Voltage Gating in Nanopores Containing Anthraquinone Mimics Biological Membrane Proteins

Ion channels formed by membrane bound proteins play a key role in the proper functioning of the human body. These membrane proteins are able to regulate the transport of water, ions, and larger molecules through small openings in the protein under a transmembrane potential. Much study has gone into illuminating how these membrane proteins sense voltage. Some mechanisms include charged residues in proteins that can reorient in an electric field or side chains that have an intrinsic dipole moment. Here we report the first synthetic nanopore to mimic and explore these possible mechanisms.We chemically attached a 9, 10 Anthraquinone (AQ) to the interior of an Alumina nanopore.
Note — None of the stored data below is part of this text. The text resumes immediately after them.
[src/rtl/product_cpa_pipe_if.sv]
// Handshake and data bundle between the carry-save multiplier tree, the
// carry-propagate pipeline and the FMA alignment stage downstream of it.
interface product_cpa_pipe_if #(
   parameter int SIG_WIDTH = 23,
   parameter int TAG_WIDTH = 10
);
   localparam int CS_W = 2 * SIG_WIDTH + 4;
   localparam int P_W  = 2 * SIG_WIDTH + 2;

   logic                 flush;
   logic                 in_valid;
   logic                 in_ready;
   logic [CS_W-1:0]      cs_sum;
   logic [CS_W-1:0]      cs_carry;
   logic [TAG_WIDTH-1:0] in_tag;
   logic                 out_valid;
   logic                 out_ready;
   logic [P_W-1:0]       prod;
   logic                 prod_hi;
   logic                 range_err;
   logic [TAG_WIDTH-1:0] out_tag;

   // Producer/consumer side: drives the carry-save words and the output ready
   modport master (
      output flush, in_valid, cs_sum, cs_carry, in_tag, out_ready,
      input  in_ready, out_valid, prod, prod_hi, range_err, out_tag
   );

   // Pipeline side: resolves the carry-save pair and presents the product
   modport slave (
      input  flush, in_valid, cs_sum, cs_carry, in_tag, out_ready,
      output in_ready, out_valid, prod, prod_hi, range_err, out_tag
   );
endinterface

[src/rtl/product_cpa_pipe.sv]
// Two-stage carry-propagate adder that collapses the multiplier's carry-save
// sum/carry pair into one binary product. The low half is added in stage 1,
// the high half plus the low-half carry in stage 2. A sideband tag rides along
// and both sides use valid/ready handshakes with a two-deep skid-free pipeline.
module product_cpa_pipe #(
   parameter int SIG_WIDTH = 23,
   parameter int TAG_WIDTH = 10
) (
   input logic              clk,
   input logic              rst,
   product_cpa_pipe_if.slave bus
);
   localparam int CS_W = 2 * SIG_WIDTH + 4;
   localparam int LO_W = SIG_WIDTH + 2;
   localparam int HI_W = CS_W - LO_W;
   localparam int P_W  = 2 * SIG_WIDTH + 2;

   logic                 s1_valid_q, s1_valid_d;
   logic [LO_W-1:0]      s1_lo_q, s1_lo_d;
   logic                 s1_c1_q, s1_c1_d;
   logic [HI_W-1:0]      s1_sum_hi_q, s1_sum_hi_d;
   logic [HI_W-1:0]      s1_carry_hi_q, s1_carry_hi_d;
   logic [TAG_WIDTH-1:0] s1_tag_q, s1_tag_d;

   logic                 s2_valid_q, s2_valid_d;
   logic [P_W-1:0]       prod_q, prod_d;
   logic                 prod_hi_q, prod_hi_d;
   logic                 range_err_q, range_err_d;
   logic [TAG_WIDTH-1:0] s2_tag_q, s2_tag_d;

   logic                 in_ready;
   logic                 s1_load;
   logic                 s2_load;
   logic [LO_W:0]        lo_sum;
   logic [HI_W-1:0]      hi_sum;
   logic [CS_W-1:0]      full_sum;

   // Handshake: stage 1 can take a word whenever either stage is empty or the
   // consumer is draining this cycle, so a full pipe still streams without bubbles
   always_comb begin
      in_ready = ~s1_valid_q | ~s2_valid_q | bus.out_ready;
      s1_load  = bus.in_valid & in_ready;
      s2_load  = s1_valid_q & (~s2_valid_q | bus.out_ready);
   end

   // Stage 1: add the low halves and keep the raw upper halves for stage 2
   always_comb begin
      lo_sum        = {1'b0, bus.cs_sum[LO_W-1:0]} + {1'b0, bus.cs_carry[LO_W-1:0]};
      s1_lo_d       = s1_lo_q;
      s1_c1_d       = s1_c1_q;
      s1_sum_hi_d   = s1_sum_hi_q;
      s1_carry_hi_d = s1_carry_hi_q;
      s1_tag_d      = s1_tag_q;
      if (s1_load) begin
         s1_lo_d       = lo_sum[LO_W-1:0];
         s1_c1_d       = lo_sum[LO_W];
         s1_sum_hi_d   = bus.cs_sum[CS_W-1:LO_W];
         s1_carry_hi_d = bus.cs_carry[CS_W-1:LO_W];
         s1_tag_d      = bus.in_tag;
      end
      s1_valid_d = bus.flush ? 1'b0 : (s1_load | (s1_valid_q & ~s2_load));
   end

   // Stage 2: finish the upper half with the carry out of the low half; any
   // carry beyond the top bit is dropped because the multiplier relies on wrap
   always_comb begin
      hi_sum      = s1_sum_hi_q + s1_carry_hi_q + HI_W'(s1_c1_q);
      full_sum    = {hi_sum, s1_lo_q};
      prod_d      = prod_q;
      prod_hi_d   = prod_hi_q;
      range_err_d = range_err_q;
      s2_tag_d    = s2_tag_q;
      if (s2_load) begin
         prod_d      = full_sum[P_W-1:0];
         prod_hi_d   = full_sum[P_W-1];
         range_err_d = |full_sum[CS_W-1:P_W];
         s2_tag_d    = s1_tag_q;
      end
      s2_valid_d = bus.flush ? 1'b0 : (s2_load | (s2_valid_q & ~bus.out_ready));
   end

   // Pipeline registers; reset empties both stages and zeroes the visible outputs
   always_ff @(posedge clk or posedge rst) begin
      if (rst) begin
         s1_valid_q    <= 1'b0;
         s1_lo_q       <= '0;
         s1_c1_q       <= 1'b0;
         s1_sum_hi_q   <= '0;
         s1_carry_hi_q <= '0;
         s1_tag_q      <= '0;
         s2_valid_q    <= 1'b0;
         prod_q        <= '0;
         prod_hi_q     <= 1'b0;
         range_err_q   <= 1'b0;
         s2_tag_q      <= '0;
      end else begin
         s1_valid_q    <= s1_valid_d;
         s1_lo_q       <= s1_lo_d;
         s1_c1_q       <= s1_c1_d;
         s1_sum_hi_q   <= s1_sum_hi_d;
         s1_carry_hi_q <= s1_carry_hi_d;
         s1_tag_q      <= s1_tag_d;
         s2_valid_q    <= s2_valid_d;
         prod_q        <= prod_d;
         prod_hi_q     <= prod_hi_d;
         range_err_q   <= range_err_d;
         s2_tag_q      <= s2_tag_d;
      end
   end

   assign bus.in_ready  = in_ready;
   assign bus.out_valid = s2_valid_q;
   assign bus.prod      = prod_q;
   assign bus.prod_hi   = prod_hi_q;
   assign bus.range_err = range_err_q;
   assign bus.out_tag   = s2_tag_q;
endmodule
--- config.mk ---
export PLATFORM = sky130hd
export DESIGN_NAME = pe_array_sequencer_flat
export DESIGN_NICKNAME = d
export VERILOG_FILES = /design/src/rtl/pe_array_sequencer_if.sv /design/src/rtl/pe_array_sequencer.sv /design/src/flat_wrapper.sv
export SDC_FILE = /design/constraint.sdc
export NUM_CORES = 1
export LEC_CHECK = 0
export CAP_MARGIN = 20
export CORE_UTILIZATION = 58
export CTS_CLUSTER_SIZE = 40
export DETAILED_ROUTE_END_ITERATION = 16
export PLACE_DENSITY = 0.87
export SLEW_MARGIN = 20
export SYNTH_ARGS = -nofsm -noshare
export SYNTH_HDL_FRONTEND = slang
export SYNTH_SLANG_ARGS = --single-unit
export TNS_END_PERCENT = 20
--- constraint.sdc ---
create_clock -name CLK -period 3.3 [get_ports CLK]
set_clock_uncertainty 0.15 [all_clocks]
set_input_delay 0.66 -clock CLK [delete_from_list [all_inputs] [get_ports CLK]]
set_output_delay 0.66 -clock CLK [all_outputs]
set_load 0.03 [all_outputs]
In the presence of an applied voltage we found the AQ responds in a manner similar to biological pores exhibiting voltage gating. The conductivity verse voltage of the AQ modified nanopore followed a classic sigmoidal gating curve, identical to biological membrane proteins. Through this plot, it is possible determine the exact mechanism of the gating effect. In our system, we determined that the AQ was gaining one electron when the applied voltage reached a certain level. At this voltage level the AQ was reduced to form a radical semiquinone. The potential required to form the semiquinone state can be determined from the conductivity plot. This technique can also be applied to other molecules where the chemical reaction changes it response to an electric field, such as deprotonation, cation incorporation and radical formation.